After a ref stepped in, play resumed and Jake got the ball. He started to genuflect, as he'd practiced all week. Teammates stopped him and told him to run, but Jake started going in the wrong direction. The back judge rerouted him toward the line of scrimmage.
Suddenly, the Waverly defense parted like peasants for the king and urged him to go on his grinning sprint to the end zone. Imagine having 21 teammates on the field. In the stands mothers cried and fathers roared. Players on both sidelines held their helmets to the sky and whooped.
In the red-cheeked glee afterward, Jake's mom, Liz, a single parent and a waitress at a coffee shop, ran up to the 295-pound Dewitt to thank him. But she was so emotional, no words would come.
Turns out that before the play Dewitt had called his defense over and said, "They're going to give the ball to number 45. Do not touch him! Open up a hole and let him score! Understand?"
It's not the kind of thing you expect to come out of a football coach's mouth, but then Derek Dewitt is not your typical coach. Originally from the Los Angeles area, he's the first black coach in the 57-year history of a conference made up of schools along the Ohio-Kentucky border. He'd already heard the n word at two road games this season, once through the windows of a locker room. Yet he was willing to give up his first shutout for a white kid he'd met only two hours earlier.
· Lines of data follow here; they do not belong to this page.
File: src/rtl/alu_pkg.sv
`default_nettype none
// ============================================================================
// Module      : alu_pkg
// Description : Shared ALU definitions. These are the funct codes (also used
//               by the ALU control decoder) and the execute-stage FSM state
//               encoding.
// Revision    : 1.0 - initial release
// ============================================================================
package alu_pkg;

    // Operation codes produced by the ALU control decoder
    localparam logic [5:0] FUNCT_ADD = 6'b001001;
    localparam logic [5:0] FUNCT_SUB = 6'b001010;
    localparam logic [5:0] FUNCT_SLL = 6'b100001;
    localparam logic [5:0] FUNCT_OR  = 6'b100101;

    // Execute-stage FSM encoding
    localparam int unsigned STATE_W  = 2;
    localparam logic [STATE_W-1:0] ST_IDLE  = 2'd0;
    localparam logic [STATE_W-1:0] ST_SHIFT = 2'd1;
    localparam logic [STATE_W-1:0] ST_HOLD  = 2'd2;

    // True when the code is one of the four operations this ALU implements
    function automatic logic funct_is_legal(input logic [5:0] f);
        return (f == FUNCT_ADD) || (f == FUNCT_SUB) ||
               (f == FUNCT_SLL) || (f == FUNCT_OR);
    endfunction

endpackage : alu_pkg
`default_nettype wire

File: src/rtl/alu_serial_shifter.sv
`default_nettype none
// ============================================================================
// Module      : alu_serial_shifter
// Description : Iterative logical left shifter that moves one bit per cycle.
//               A start pulse loads the operand and the shift count. o_done
//               is high in the cycle whose clock edge performs the final
//               shift. o_shifted then carries the finished value.
// Revision    : 1.0 - initial release
// ============================================================================
module alu_serial_shifter #(
    parameter int DATA_W  = 32,
    parameter int SHAMT_W = 5
) (
    input  logic               clk,
    input  logic               rst,
    input  logic               i_start,
    input  logic [DATA_W-1:0]  i_load_val,
    input  logic [SHAMT_W-1:0] i_load_amt,
    output logic               o_done,
    output logic [DATA_W-1:0]  o_shifted
);

    localparam logic [SHAMT_W-1:0] c_cnt_one = {{(SHAMT_W-1){1'b0}}, 1'b1};

    logic [DATA_W-1:0]  r_work;
    logic [SHAMT_W-1:0] r_cnt;

    // Load on start, otherwise shift one bit and count down until exhausted
    always_ff @(posedge clk) begin
        if (rst) begin
            r_work <= '0;
            r_cnt  <= '0;
        end else if (i_start) begin
            r_work <= i_load_val;
            r_cnt  <= i_load_amt;
        end else if (r_cnt != '0) begin
            r_work <= r_work << 1;
            r_cnt  <= r_cnt - c_cnt_one;
        end
    end

    // Last iteration is flagged one cycle early so the owner can capture it
    always_comb begin
        o_done    = (r_cnt == c_cnt_one);
        o_shifted = r_work << 1;
    end

endmodule : alu_serial_shifter
`default_nettype wire

File: src/rtl/alu_exec.sv
`default_nettype none
// ============================================================================
// Module      : alu_exec
// Description : Execute-stage ALU with a valid/ready handshake on both sides.
//               add/sub/or (and sll by zero) finish in one cycle. sll by
//               N>0 goes through the serial shifter and takes N+1 cycles.
//               The result, zero and illegal flags are registered and held
//               until the consumer takes them.
// Revision    : 1.0 - initial release
// ============================================================================
module alu_exec
    import alu_pkg::*;
#(
    parameter int DATA_W  = 32,
    parameter int SHAMT_W = 5
) (
    input  logic               clk,
    input  logic               rst,
    input  logic               in_valid,
    output logic               in_ready,
    input  logic [5:0]         funct,
    input  logic [DATA_W-1:0]  src_a,
    input  logic [DATA_W-1:0]  src_b,
    input  logic [SHAMT_W-1:0] shamt,
    output logic               out_valid,
    input  logic               out_ready,
    output logic [DATA_W-1:0]  result,
    output logic               zero,
    output logic               illegal
);

    logic [STATE_W-1:0] r_state;
    logic [STATE_W-1:0] w_state_next;

    logic [DATA_W-1:0]  r_result;
    logic               r_zero;
    logic               r_illegal;

    logic               w_accept;
    logic               w_multi_shift;
    logic [DATA_W-1:0]  w_op_res;
    logic               w_op_illegal;
    logic               w_shift_done;
    logic [DATA_W-1:0]  w_shift_val;

    // Accept decode. Only sll with a non-zero amount needs the iterative path.
    always_comb begin
        w_accept      = in_valid && in_ready;
        w_multi_shift = (funct == FUNCT_SLL) && (shamt != '0);
    end

    // Single-cycle result. An sll by zero passes src_b through unchanged.
    always_comb begin
        w_op_res     = '0;
        w_op_illegal = !funct_is_legal(funct);
        case (funct)
            FUNCT_ADD: w_op_res = src_a + src_b;
            FUNCT_SUB: w_op_res = src_a - src_b;
            FUNCT_OR:  w_op_res = src_a | src_b;
            FUNCT_SLL: w_op_res = src_b;
            default:   w_op_res = '0;
        endcase
    end

    alu_serial_shifter #(
        .DATA_W  (DATA_W),
        .SHAMT_W (SHAMT_W)
    ) u_shifter (
        .clk        (clk),
        .rst        (rst),
        .i_start    (w_accept && w_multi_shift),
        .i_load_val (src_b),
        .i_load_amt (shamt),
        .o_done     (w_shift_done),
        .o_shifted  (w_shift_val)
    );

    // FSM state register
    always_ff @(posedge clk) begin
        if (rst) begin
            r_state <= ST_IDLE;
        end else begin
            r_state <= w_state_next;
        end
    end

    // FSM next-state logic. An accept in HOLD drains and reloads in one edge.
    always_comb begin
        w_state_next = r_state;
        case (r_state)
            ST_IDLE: begin
                if (w_accept) begin
                    w_state_next = w_multi_shift ? ST_SHIFT : ST_HOLD;
                end
            end
            ST_SHIFT: begin
                if (w_shift_done) begin
                    w_state_next = ST_HOLD;
                end
            end
            ST_HOLD: begin
                if (w_accept) begin
                    w_state_next = w_multi_shift ? ST_SHIFT : ST_HOLD;
                end else if (out_ready) begin
                    w_state_next = ST_IDLE;
                end
            end
            default: w_state_next = ST_IDLE;
        endcase
    end

    // FSM outputs. Nothing is accepted while reset is asserted.
    always_comb begin
        in_ready  = 1'b0;
        out_valid = 1'b0;
        case (r_state)
            ST_IDLE: in_ready = !rst;
            ST_HOLD: begin
                out_valid = 1'b1;
                in_ready  = !rst && out_ready;
            end
            default: begin
                in_ready  = 1'b0;
                out_valid = 1'b0;
            end
        endcase
    end

    // Output register loads only on a single-cycle accept or shift completion
    always_ff @(posedge clk) begin
        if (rst) begin
            r_result  <= '0;
            r_zero    <= 1'b0;
            r_illegal <= 1'b0;
        end else if (w_accept && !w_multi_shift) begin
            r_result  <= w_op_res;
            r_zero    <= (w_op_res == '0);
            r_illegal <= w_op_illegal;
        end else if ((r_state == ST_SHIFT) && w_shift_done) begin
            r_result  <= w_shift_val;
            r_zero    <= (w_shift_val == '0);
            r_illegal <= 1'b0;
        end
    end

    // Drive the registered results to the ports
    always_comb begin
        result  = r_result;
        zero    = r_zero;
        illegal = r_illegal;
    end

endmodule : alu_exec
`default_nettype wire

File: config.mk
export PLATFORM = sky130hd
export DESIGN_NAME = alu_exec
export DESIGN_NICKNAME = d
export VERILOG_FILES = /design/src/rtl/alu_pkg.sv /design/src/rtl/alu_serial_shifter.sv /design/src/rtl/alu_exec.sv
export SDC_FILE = /design/constraint.sdc
export NUM_CORES = 1
export LEC_CHECK = 0
export CORE_UTILIZATION = 49
export CTS_BUF_LIST = sky130_fd_sc_hd__clkbuf_8 sky130_fd_sc_hd__clkbuf_16
export CTS_CLUSTER_DIAMETER = 30
export DETAILED_ROUTE_END_ITERATION = 16
export PLACE_DENSITY = 0.82
export SYNTH_ARGS = -nofsm -noshare
export SYNTH_HDL_FRONTEND = slang
export SYNTH_SLANG_ARGS = --single-unit
File: constraint.sdc
create_clock -name clk -period 5.02 [get_ports clk]
set_clock_uncertainty 0.15 [all_clocks]
set_input_delay 0.753 -clock clk [delete_from_list [all_inputs] [get_ports clk]]
set_output_delay 0.753 -clock clk [all_outputs]
set_load 0.02 [all_outputs]
==> flow_summary.toml <==
[synthesis]
synth_area_leader_cell = "dfxtp_1"
synth_flop_cell = "dfxtp_1"
yosysWarnings = 0
syn_nets = 965
synth_top_family_by_area = "compound AO/OA/AOI/OAI gates"
synth_edf_count = 0
synth_seq_cells = 72
yosys.area.top_type_share_pct = 22.3
synth_mux_area_share_pct = 10.2
yosys.area_share.simple_pct = 19.5
ys_seq_area_share_pct = 22.3
synth_compound_area_share_pct = 28.1
synth_xor_xnor_area_share_pct = 7.87
syn_avg_cell_area_um2 = 7.60
syn_inst = 849
synth_cell_types = 66
yosys-top-cells-area = "dfxtp_1 (22%), mux2i_1 (8.4%), a211oi_1 (7.8%)"
synth_fa_ha_area_share_pct = 7.29
mappedNetlistArea_mm2 = 0.00645
async_flop_share_pct = 0

[drt]
ant_nets = 0
drt-total-wl_mm = 26.2
vias_per_cell = 6.07
drtIter0Drc = 954
drc = 0
dr_total_vias = 7930
wl_per_cell_um = 20.1
drt-pass1-iter-count = 5

[pwr]
power_frac_comb_pct = 48.4
power_frac_seq_pct = 25.9
p_per_area_mw_per_mm2 = 251
p_switching_mw = 0.889
p_sw_share_pct = 35.7
leakagePower_nw = 4.42
internal-power_mw = 1.60
peakVddDrop_v = 0.000291
clock_power_share_pct = 25.7

[cts]
clkLatencyLatePin_ns = 0.33
numClockSinks = 72
tritoncts = "built"
cts_buffer_depth = 2
clk_pin_slew_worst_paths_ns = 0.05
clock-root-buffer = "clkbuf_16"
htree_num_levels = 3
cts_hold_buffers = 0
cts_buffers = 9

[floorplan]
dieArea_mm2 = 0.0136
io_pins = 115
core_mm2 = 0.0127
die_w_um = 117
initial_core_util_pct = 50.7
die_h_um = 117
rows = 41

[placed_design]
routabilityCongestion = 1.06
port_buffers = 114
pre_cts_ws_ns = -0.645
dpl_cell_area_mm2 = 0.00900
dp_hpwl_mm = 19.5
dp_cells = 1265

[sta]
min_period_over_period_pct = 98.0
maxSlewViolCount = 0
worst_pin_slew_ns = 1.17
hold_viol = 0
setup_violations = 0
fmax_mhz = 203
final.setup.worst_slack_ns = 0.102
slew-limit-headroom_pct = 21.8
post-route-min-period_ns = 4.92

[worst_setup_path]
critPathLaunchType = "input pin"
end_kind = "flip-flop"
cp_data_arrival_time_ns = 5.01
cp_max_fo = 4
worst-setup-path-type = "input pin to flip-flop"
crit_required_ns = 5.11

[outcome]
outcome = "finished clean"

[final_layout]
utilization_pct = 78.1
design_area_mm2 = 0.00994
final_cells = 1306
n_antenna_cell = 0
most-common-layout-cells = "buf_4 (210), nor2_1 (106), clkdlybuf4s50_1 (100)"
num-nets-final = 1245
area_growth_pct = 54.1
drive_above_1_share_pct = 28.7
layout_commonest_cell = "buf_4"

[global_routing]
antenna_found_initial = 0
grt_pass1_vias = 7596
track_usage_pct = 38.2
grt_max_degree = 72
grt_pass1_wl_mm = 39.7
gr-total-overflow = 0

[min_path]
hold_path_class = "flip-flop to flip-flop"

[run]
maxCapViolCount = 0
[logic make-up after synthesis]
family,count (synthesis)
xor+xnor,58
mux,64
flops,72
simple gates,266
compound gates,273
buf+inv,79
fa+ha+maj,37
[cells in the mapped netlist, types with 6 or more instances]
master / n
xor2_1: 32
inv_1: 19
nor2_1: 113
dfxtp_1: 72
mux2i_1: 54
ha_1: 36
buf_1: 8
a21oi_1: 85
nand2b_1: 7
nor4_1: 11
xnor2_1: 26
o21ai_1: 7
a31oi_1: 7
or3_1: 7
o31ai_1: 9
mux2_2: 9
o21ai_0: 23
nor3_1: 16
nand3_1: 13
a21o_1: 10
o21a_1: 8
nand2_1: 55
nand4_1: 12
clkbuf_1: 48
or4_1: 6
o22ai_1: 14
a211oi_1: 67
[critical path, cell delays in order]
cell	delay [ns]
clkdlybuf4s15_1	0.22
or4_4	0.46
nor4_4	0.19
nand2_2	0.12
buf_6	0.15
o41ai_4	0.34
xor2_1	0.11
ha_1	0.35
nand4_1	0.14
or3_1	0.36
o211a_1	0.26
o21a_2	0.24
xnor2_2	0.14
a21oi_2	0.22
o2111ai_2	0.15
a2111o_1	0.45
o41ai_4	0.33
[registers in the layout, summed over array words and instances, names as in the netlist]
register,cells
illegal,1
zero,1
u_shifter.r_cnt,5
result,32
r_state,2
u_shifter.r_work,31
[power by group through the flow]
stage	Sequential [mW]	Clock, mW	Combinational, mW
global route	0.648	0.661	1.28
detailed placement	0.656	0	1.09
finish	0.646	0.640	1.21
floorplan	0.669	0	0.639
CTS	0.644	0.639	1.14
global placement	0.654	0	1.07
[path summary, 6_finish.rpt]
kind,startpoint,endpoint,slack (ns),depth (start not counted)
hold reg to reg,illegal,illegal,0.34,2
hold / removal,illegal,illegal,0.34,2
setup reg to reg,r_state[1],result[27],2.38,7
setup / recovery,src_b[7],zero,0.10,17
[final cells by class]
class | instances | area, um2
clock buffers | 11 | 253
clock inverters | 5 | 47.5
fillers | 915 | 2780
inverters | 19 | 71.3
multi-input cells | 698 | 5140
flip-flops and latches | 72 | 1440
well taps | 172 | 215
repair buffers | 329 | 2770
[per-stage QoR]
stage	hold slack [ns]	TNS, ns	total power [mW]
2_1_floorplan	0.318	0	1.31
3_3_place_gp	0.319	-1.34	1.73
3_5_place_dp	0.335	-1.81	1.74
4_1_cts	0.343	0	2.43
5_1_grt	0.368	-0.0234	2.59
6_report	0.342	0	2.49
[metal layers]
layer	up-vias	GRT usage, %	routed length [um]
met5	-	0	0
met4	0	12.6	565
met3	50	5.24	2500
met2	457	62.2	12000
met1	3710	52.0	11100
li1	3713	-	-
[timing repair]
action	in CTS	in global routing
endpoints found under the setup margin	1	6
endpoints found under the hold margin	0	0
resized for setup	64	55
setup buffers	13	12
pin swaps	40	43
Power figures use the tool's default switching activity.
==> variant (same flow settings) <==
Change the package constant `STATE_W` from 2 to 4.
--- a/src/rtl/alu_pkg.sv
+++ b/src/rtl/alu_pkg.sv
@@ -17,3 +17,3 @@
     // Execute-stage FSM encoding
-    localparam int unsigned STATE_W  = 2;
+    localparam int unsigned STATE_W  = 4;
     localparam logic [STATE_W-1:0] ST_IDLE  = 2'd0;
Behaviour: same outputs for any inputs over 4 cycles, from zero or initial values and one cycle with rst high; that may be too few to reach the edited logic, so the function may still have changed.
==> variant against the unedited design <==
The run now ends with setup timing left. Sequential power is essentially flat. Power shrank 2.6%. First-iteration DRC count grew 47%. Routed wire length grew 7.8%. Cell area grew 1.6%. Critical path depth grew 5. Sequential cell count is the same. Global-route usage grew 0.55 points. Core utilization shrank 1.9 points. Setup slack lost 480 ps. Final cell count grew 3.1%. Area after synthesis grew 3.2%.
==> variant: results (changes against the unedited design) <==
| Metric | Value |
|---|---|
| Non-clk bufs | `347 (was 329)` |
| Area of the multi-input gates | `0.005223 mm^2 (was 0.005141 mm^2)` |
| Reg2Reg Setup Slack | `2060 ps (was 2380 ps)` |
| Leak Pwr | `4.431 nW (was 4.417 nW)` |
| Gpl congestion | `1.034 (was 1.060)` |
| Reg power frac | `26.5% (was 25.9%)` |
| Via density | `6.424 (was 6.072)` |
| Non-clock inverters | `16 (was 19)` |
| Clock buffer cells | `10 (was 11)` |
| Met2 Wirelength | `11.77 mm (was 12.02 mm)` |
| Area post-placement | `0.009258 mm^2 (was 0.009001 mm^2)` |
| Failing checks | `setup timing` |
| Met3 WL | `3.538 mm (was 2.504 mm)` |
| Synth cell types | `81 (was 66)` |
| Fill cell count | `898 (was 915)` |
| Top post-synthesis cells by count | `nor2_1 (100), a21oi_1 (84), dfxtp_1 (72), a211oi_1 (62), mux2i_1 (60) (was nor2_1 (113), a21oi_1 (85), dfxtp_1 (72), a211oi_1 (67), nand2_1 (55))` |
| DR iter-0 viols | `1,399 (was 954)` |
| Outcome | `finished, violations left (was complete, no violations)` |
| CP max FO | `3 (was 4)` |
| Antenna cells | `1 (was 0)` |
| Layout cells sized above 1 | `28.91% (was 28.66%)` |
| Worst VDD drop | `0.0002269 V (was 0.0002913 V)` |
| Critical Path AT | `5500 ps (was 5010 ps)` |
| Power Clock | `0.579 mW (was 0.640 mW)` |
| Count of final setup violators | `2 (was 0)` |
| Initial antenna violation count | `1 (was 0)` |
| Startpoint of the lowest-slack hold path | `result[0] (was illegal)` |
| Ranking of synthesized cells by area | `dfxtp_1 (22%), mux2i_1 (9.0%), a211oi_1 (7.0%), ha_1 (6.8%), a21oi_1 (6.3%) (was dfxtp_1 (22%), mux2i_1 (8.4%), a211oi_1 (7.8%), ha_1 (7.0%), a21oi_1 (6.6%))` |
| Met1 WL | `11.29 mm (was 11.12 mm)` |
| Highest Clock Rate | `0.1851 GHz (was 0.2034 GHz)` |
| Setup WS pre-CTS | `-849.0 ps (was -645.3 ps)` |
| Avg WL per Cell | `20.99 um (was 20.07 um)` |
| P_sw | `0.8944 mW (was 0.8886 mW)` |
| Hpwl dp | `19.29 mm (was 19.46 mm)` |
| Fin nets | `1,280 (was 1,245)` |
| Post-synthesis sequential area ratio | `21.65% (was 22.34%)` |
| Largest net degree at the start of global routing | `67 (was 72)` |
| Final non-clock buffer share | `28.57% (was 27.89%)` |
| Multi-In Gates | `718 (was 698)` |
| Final worst slack | `-381.6 ps (was 102.4 ps)` |
[variant: worst min-delay path by stage]
stage	endpoint	depth (start not counted)
after floorplan	r_state[0]	1
after global placement	illegal	2
after detailed placement	r_state[0]	1
after CTS	result[0]	2
after global routing	result[0]	2
final	result[0]	2
[variant: repair_timing]
item	4_1_cts	5_1_grt
endpoints found under the setup margin	4	5
setup buffers	32	6
pin swaps	64	22
hold buffers	0	0
resized for setup	70	12
endpoints found under the hold margin	0	0
[variant: through the flow]
stage | power [mW] | TNS, ps | utilization [%] | std cells | hold WS [ps]
after detailed placement | 1.743 | -2686 | 69.91 | 1291 | 330.9
final | 2.427 | -458.6 | 76.26 | 1346 | 340.9
after global placement | 1.723 | -2302 | 69.91 | 1291 | 305.1
after floorplan | 1.322 | -111.4 | - | 866 | 289.8
after global routing | 2.528 | -874.7 | 76.26 | 1346 | 354.8
after CTS | 2.365 | 0 | 75.57 | 1339 | 338.5
[variant: cell families after synthesis]
logic type / after synthesis / synth area share, %
xor gates and xnor gates: 53 / 6.971
buffers and inverters: 76 / 5.317
muxes: 65 / 9.865
adders and majority gates: 37 / 7.065
and+or+nand+nor: 284 / 21.29
DFF: 72 / 21.65
AOI/OAI and AO/OA: 279 / 27.85
[variant: worst max-delay path, cell delays in order]
cell and delay [ps]:
clkdlybuf4s15_2 260, inv_2 90, buf_4 140, buf_4 130
buf_4 150, buf_4 130, buf_4 120, buf_4 120
buf_4 130, o21ai_4 190, inv_1 70, ha_1 340
nand2b_4 90, a21oi_1 160, xnor2_1 190, o22ai_2 130
or4b_4 590, nor4_4 380, nand4b_1 140, or4_1 540
or4_4 440, o41ai_4 200
[variant: metal layers]
layer / vias to the layer above / track usage, %
met5: - / 0
met1: 3951 / 52.85
met3: 164 / 8.108
met2: 692 / 58.52
li1: 3840 / -
met4: 0 / 17.17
"I told Derek before the play, "This is the young man we talked about on the phone,' " Frantz recalled." 'He's just going to get the ball and take a knee.' But Derek kept saying, 'No, I want him to score.' I couldn't talk him out of it!"
"I met Jake before the game, and I was so impressed," Dewitt said. "All my players knew him from track. So, when the time came, touching the ball just didn't seem good enough." (By the way, Dewitt and his team got their shutout the next week, 7-0 against Cincinnati Mariemont.)
Into every parade a few stink bombs must fall. Mark Madden of the Pittsburgh Post-Gazette grumbled that if the mentally challenged want to participate in sports, "let them do it at the Special Olympics. Leave high school football alone, and for heaven's sake, don't put the fix in." A few overtestosteroned Neanderthals on an Internet site complained, "That isn't football."
No, it became bigger than football. Since it happened, people in the two towns just seem to be treating one another better. Kids in the two schools walk around beaming. "I have this bully in one of my [phys-ed] classes," says Dewitt. "He's a rough, out-for-himself type kid. The other day I saw him helping a couple of special-needs kids play basketball. I about fell over."
Jake is no different, though. Still happy as a frog in a bog. Still signs the teachers' register in the principal's office every morning, ready to "work." Still gets sent on errands, forgets where he's going and ends up in Frantz's office. Still talks all the time, only now it's to NBC, ESPN and affiliates from CBS and Fox about his touchdown that won the game.
Yeah, Jake Porter thinks his 49-yard run made for a comeback victory. He thinks he was the hero. He thinks that's why there were so many grins and streaks down people's faces.